How do you juggle your business and life through divorce?
I’ve seen hundreds of divorce cases and nearly everyone gets it wrong. Divorce isn’t about the numbers. It’s about the emotions. Don’t forget your own emotions! Some people seek to reconciliation, some revenge, others vindication, still others fulfillment or fairness. It means something different for each individual. It will mean something different for you. It’s unfortunate that this aspect of the divorce process is lost on many attorneys because they are in the best position to help you find a way to manage this part of your life.
You’ve got a lot more on the line that then the typical divorcee. Every divorcing parent deals with access to their children and splitting assets. But since you run your own business, your greatest asset is a work in progress. This makes navigating divorce much more challenging than what it is for someone who just works 9-5. You don’t just have your children; you also have this mountain of responsibility known as your business. Payroll still needs to be paid. Staff meetings still must be done. Vendors must be managed and inspected to ensure compliance with business goals. Sure much of this can be delegated, but the buck stops with you.
This is why managing your own emotions becomes very important. The best advice I offer to my clients is that they should seek therapy, whether that be by professional or friend. Schedule time on a weekly basis to talk to someone about what you are going through. You’ll find it to be a terrific outlet that will help clear your mind and allow you to refocus on your goals. The outside perspective might allow you to refocus your energy in a constructive way that promotes your business and not the opposite.

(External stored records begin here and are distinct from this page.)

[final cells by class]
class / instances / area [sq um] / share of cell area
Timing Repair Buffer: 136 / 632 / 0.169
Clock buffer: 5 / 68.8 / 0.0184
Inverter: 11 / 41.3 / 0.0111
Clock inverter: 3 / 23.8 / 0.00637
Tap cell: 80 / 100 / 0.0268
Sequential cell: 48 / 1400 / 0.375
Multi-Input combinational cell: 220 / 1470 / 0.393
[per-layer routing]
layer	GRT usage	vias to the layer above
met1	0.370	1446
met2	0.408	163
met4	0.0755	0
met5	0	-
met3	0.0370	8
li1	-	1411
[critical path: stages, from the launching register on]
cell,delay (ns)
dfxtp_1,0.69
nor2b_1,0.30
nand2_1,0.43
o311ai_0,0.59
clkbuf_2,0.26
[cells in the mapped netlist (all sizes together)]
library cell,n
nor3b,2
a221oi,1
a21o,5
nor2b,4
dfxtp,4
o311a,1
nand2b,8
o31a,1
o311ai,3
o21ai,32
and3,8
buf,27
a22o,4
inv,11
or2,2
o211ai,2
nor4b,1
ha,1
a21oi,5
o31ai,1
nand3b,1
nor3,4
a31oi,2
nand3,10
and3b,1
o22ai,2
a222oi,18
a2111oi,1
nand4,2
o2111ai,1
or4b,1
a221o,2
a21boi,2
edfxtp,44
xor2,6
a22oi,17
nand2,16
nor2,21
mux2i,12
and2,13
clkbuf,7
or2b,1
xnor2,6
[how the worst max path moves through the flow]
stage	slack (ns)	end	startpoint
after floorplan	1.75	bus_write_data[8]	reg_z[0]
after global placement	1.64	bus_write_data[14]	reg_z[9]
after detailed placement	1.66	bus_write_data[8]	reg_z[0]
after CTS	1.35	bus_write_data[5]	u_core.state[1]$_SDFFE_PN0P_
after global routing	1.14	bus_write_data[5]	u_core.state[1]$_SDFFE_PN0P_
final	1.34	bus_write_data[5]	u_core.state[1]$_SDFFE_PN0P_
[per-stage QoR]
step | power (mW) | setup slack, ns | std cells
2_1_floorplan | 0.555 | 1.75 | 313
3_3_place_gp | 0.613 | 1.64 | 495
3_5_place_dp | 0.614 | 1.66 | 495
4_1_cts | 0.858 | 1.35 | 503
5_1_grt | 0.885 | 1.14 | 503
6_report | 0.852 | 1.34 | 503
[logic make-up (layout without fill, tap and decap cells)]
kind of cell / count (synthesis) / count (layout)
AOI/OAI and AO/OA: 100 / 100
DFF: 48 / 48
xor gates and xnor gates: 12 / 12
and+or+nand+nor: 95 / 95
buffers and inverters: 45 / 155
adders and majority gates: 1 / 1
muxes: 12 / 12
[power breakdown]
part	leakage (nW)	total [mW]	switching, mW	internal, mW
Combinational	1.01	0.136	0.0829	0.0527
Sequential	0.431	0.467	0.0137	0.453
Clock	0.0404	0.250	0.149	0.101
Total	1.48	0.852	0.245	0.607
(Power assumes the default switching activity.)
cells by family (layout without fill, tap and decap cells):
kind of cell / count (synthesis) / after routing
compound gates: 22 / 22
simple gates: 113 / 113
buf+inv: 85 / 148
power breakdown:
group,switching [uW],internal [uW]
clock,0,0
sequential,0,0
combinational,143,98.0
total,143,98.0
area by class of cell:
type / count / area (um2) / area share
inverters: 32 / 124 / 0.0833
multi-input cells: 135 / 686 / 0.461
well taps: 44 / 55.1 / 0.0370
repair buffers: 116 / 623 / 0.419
### config.mk
export PLATFORM = sky130hd
export DESIGN_NAME = uart_rx_top
export DESIGN_NICKNAME = d
export VERILOG_FILES = /design/src/uart_rx_pkg.sv /design/src/baud_timer.sv /design/src/rx_fifo.sv /design/src/rx_fsm.sv /design/src/rx_shift.sv /design/src/uart_rx_top.sv
export SDC_FILE = /design/constraint.sdc
export NUM_CORES = 1
export LEC_CHECK = 0
export BUFFER_PORTS_ARGS = -buffer_cell sky130_fd_sc_hd__buf_4
export CAP_MARGIN = 40
export CELL_PAD_IN_SITES_DETAIL_PLACEMENT = 0
export CELL_PAD_IN_SITES_GLOBAL_PLACEMENT = 1
export CORE_MARGIN = 3
export CORE_UTILIZATION = 40
export CTS_CLUSTER_SIZE = 8
export DETAILED_ROUTE_END_ITERATION = 6
export PLACE_DENSITY = 0.75
export SYNTH_ARGS = -nofsm -noshare
export SYNTH_HDL_FRONTEND = slang
export SYNTH_SLANG_ARGS = --single-unit
### constraint.sdc
create_clock -name CLK_100MHz -period 5.6 [get_ports CLK_100MHz]
set_input_delay 1.12 -clock CLK_100MHz [delete_from_list [all_inputs] [get_ports CLK_100MHz]]
set_output_delay 1.12 -clock CLK_100MHz [all_outputs]
set_load 0.01 [all_outputs]
### src/uart_rx_pkg.sv
// UART receive definitions
package uart_rx_pkg;

    // Line timing
    localparam int CLK_FREQ  = 100_000_000;         // System clock in Hz
    localparam int BAUD_RATE = 115_200;

    // Clock cycles per bit, 868 at 100 MHz
    localparam int BIT_PERIOD  = CLK_FREQ / BAUD_RATE;
    localparam int HALF_PERIOD = (BIT_PERIOD - 1) / 2;  // Start edge to mid-bit, 433

    // Buffer and flow control
    localparam int FIFO_DEPTH  = 8;                 // Words, power of two
    localparam int CREDIT_INIT = 4;                 // Credits granted after reset or clear

    // Receive word layout
    //   [7:0]  data byte
    //   [14:8] zero
    //   [15]   framing error
    typedef logic [15:0] rx_word_t;
    typedef logic [7:0]  rx_byte_t;

    typedef logic [9:0] timer_t;                    // Holds BIT_PERIOD
    typedef logic [3:0] credit_t;

    // Frame state machine
    typedef enum logic [1:0] {
        ST_IDLE,
        ST_START,
        ST_DATA,
        ST_STOP
    } rx_state_t;

endpackage

### src/baud_timer.sv
// Bit period timer
`timescale 1ns/1ps

module baud_timer (
    input  logic CLK_100MHz,
    input  logic rst_n,
    input  logic clear,
    input  logic timer_load,
    input  logic timer_half,
    output logic timer_done
);
    import uart_rx_pkg::*;

    timer_t cnt;
    logic   running;

    // Count N-1 down to zero so that done comes exactly N cycles after the load
    localparam timer_t LOAD_HALF = timer_t'(HALF_PERIOD - 1);
    localparam timer_t LOAD_FULL = timer_t'(BIT_PERIOD - 1);

    always_ff @(posedge CLK_100MHz) begin
        if (!rst_n || clear) begin
            cnt     <= '0;
            running <= 1'b0;
        end else if (timer_load) begin       // Reload wins over expiry
            cnt     <= timer_half ? LOAD_HALF : LOAD_FULL;
            running <= 1'b1;
        end else if (running) begin
            if (cnt == '0) begin
                running <= 1'b0;             // Stop after the done pulse
            end else begin
                cnt <= cnt - 1'b1;
            end
        end
    end

    // One cycle pulse at expiry
    assign timer_done = running && (cnt == '0);

endmodule

### src/rx_fifo.sv
// Receive word buffer with credit flow control
`timescale 1ns/1ps

module rx_fifo (
    input  logic                  CLK_100MHz,
    input  logic                  rst_n,
    input  logic                  clear,
    input  logic                  word_push,
    input  uart_rx_pkg::rx_word_t rx_word,
    input  logic                  credit_return,
    output uart_rx_pkg::rx_word_t word,
    output logic                  word_valid,
    output logic                  overflow
);
    import uart_rx_pkg::*;

    localparam int PTR_W = $clog2(FIFO_DEPTH);

    rx_word_t         mem [FIFO_DEPTH];
    logic [PTR_W-1:0] wr_ptr;
    logic [PTR_W-1:0] rd_ptr;
    logic [PTR_W:0]   count;                // 0 to FIFO_DEPTH
    credit_t          credits;

    logic empty;
    logic full;
    logic wr_en;
    logic rd_en;

    assign empty = (count == '0);
    assign full  = (count == FIFO_DEPTH[PTR_W:0]);
    assign wr_en = word_push && !full;      // Word dropped when full

    // Deliver only with a word waiting and a credit in hand
    assign rd_en      = !empty && (credits != '0);
    assign word_valid = rd_en;
    assign word       = mem[rd_ptr];

    // Storage, no reset
    always_ff @(posedge CLK_100MHz) begin
        if (wr_en) begin
            mem[wr_ptr] <= rx_word;
        end
    end

    always_ff @(posedge CLK_100MHz) begin
        if (!rst_n || clear) begin
            wr_ptr <= '0;
            rd_ptr <= '0;
            count  <= '0;
        end else begin
            if (wr_en) begin
                wr_ptr <= wr_ptr + 1'b1;    // Wraps, depth is a power of two
            end
            if (rd_en) begin
                rd_ptr <= rd_ptr + 1'b1;
            end
            case ({wr_en, rd_en})
                2'b10:   count <= count + 1'b1;
                2'b01:   count <= count - 1'b1;
                default: count <= count;
            endcase
        end
    end

    // Credit counter
    always_ff @(posedge CLK_100MHz) begin
        if (!rst_n || clear) begin
            credits <= credit_t'(CREDIT_INIT);
        end else begin
            case ({word_valid, credit_return})
                2'b10:   credits <= credits - 1'b1;
                2'b01:   credits <= credits + 1'b1;
                default: credits <= credits;  // Both or neither
            endcase
        end
    end

    // Sticky until reset or clear
    always_ff @(posedge CLK_100MHz) begin
        if (!rst_n || clear) begin
            overflow <= 1'b0;
        end else if (word_push && full) begin
            overflow <= 1'b1;
        end
    end

endmodule

### src/rx_fsm.sv
// UART frame state machine
`timescale 1ns/1ps

module rx_fsm (
    input  logic CLK_100MHz,
    input  logic rst_n,
    input  logic clear,
    input  logic rx_bit,
    input  logic timer_done,
    output logic timer_load,
    output logic timer_half,
    output logic shift_en,
    output logic word_push,
    output logic frame_err
);
    import uart_rx_pkg::*;

    rx_state_t  state;
    rx_state_t  state_nxt;
    logic [2:0] bit_idx;
    logic [2:0] bit_idx_nxt;
    logic       rx_prev;                    // Previous line level for edge detect
    logic       start_edge;

    assign start_edge = rx_prev && !rx_bit;

    always_ff @(posedge CLK_100MHz) begin
        if (!rst_n || clear) begin
            state   <= ST_IDLE;
            bit_idx <= '0;
            rx_prev <= 1'b1;                // Idle line is high
        end else begin
            state   <= state_nxt;
            bit_idx <= bit_idx_nxt;
            rx_prev <= rx_bit;
        end
    end

    always_comb begin
        state_nxt   = state;
        bit_idx_nxt = bit_idx;
        timer_load  = 1'b0;
        timer_half  = 1'b0;
        shift_en    = 1'b0;
        word_push   = 1'b0;

        case (state)
            ST_IDLE: begin
                if (start_edge) begin
                    timer_load = 1'b1;
                    timer_half = 1'b1;      // Wait to mid start bit
                    state_nxt  = ST_START;
                end
            end

            ST_START: begin
                if (timer_done) begin
                    if (!rx_bit) begin      // Start bit still low
                        timer_load  = 1'b1;
                        bit_idx_nxt = '0;
                        state_nxt   = ST_DATA;
                    end else begin
                        state_nxt = ST_IDLE;  // Glitch, no word
                    end
                end
            end

            ST_DATA: begin
                if (timer_done) begin
                    shift_en   = 1'b1;
                    timer_load = 1'b1;
                    if (bit_idx == 3'd7) begin
                        state_nxt = ST_STOP;
                    end else begin
                        bit_idx_nxt = bit_idx + 1'b1;
                    end
                end
            end

            ST_STOP: begin
                if (timer_done) begin
                    word_push = 1'b1;       // Delivered even with a bad stop bit
                    state_nxt = ST_IDLE;
                end
            end

            default: state_nxt = ST_IDLE;
        endcase
    end

    // Low stop bit means a framing error, qualified by word_push
    assign frame_err = (state == ST_STOP) && !rx_bit;

endmodule

### src/rx_shift.sv
// Receive synchronizer and shift register
`timescale 1ns/1ps

module rx_shift (
    input  logic                  CLK_100MHz,
    input  logic                  rst_n,
    input  logic                  clear,
    input  logic                  rx,
    input  logic                  shift_en,
    input  logic                  frame_err,
    output logic                  rx_bit,
    output uart_rx_pkg::rx_word_t rx_word
);
    import uart_rx_pkg::*;

    logic [1:0] rx_sync;                    // Two flop synchronizer
    rx_byte_t   data_sr;

    always_ff @(posedge CLK_100MHz) begin
        if (!rst_n || clear) begin
            rx_sync <= 2'b11;               // Line idles high
        end else begin
            rx_sync <= {rx_sync[0], rx};
        end
    end

    assign rx_bit = rx_sync[1];

    // Data arrives LSB first, so shift in from the top
    always_ff @(posedge CLK_100MHz) begin
        if (!rst_n || clear) begin
            data_sr <= '0;
        end else if (shift_en) begin
            data_sr <= {rx_bit, data_sr[7:1]};
        end
    end

    // Framing error in bit 15, data in the low byte
    assign rx_word = {frame_err, 7'b0, data_sr};

endmodule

If you are like many owners, you compartmentalize what you work on during your day. You might tell yourself, “I’ll deal with that tomorrow”. The trouble is that while you might be able to put off dealing with your emotions for a couple of days or weeks, it won’t last. If you are thinking, but I’m fine; you probably are not. I’ve seen clients who have nearly lost it all because they had convinced themselves that they were fine and could suppress their own emotions. Unfortunately, they later find out that bottling up those emotions ends up building up into its own self-destructive volcano. You don’t want to melt down when you are in trial over your life.
Most people wonder, “What is my life going to look like once this over?” Our clients also wonder, “What is going to happen to my business? Is she getting half of it?” Divorce is a huge psychological burden. Manage it well by outsourcing help when needed.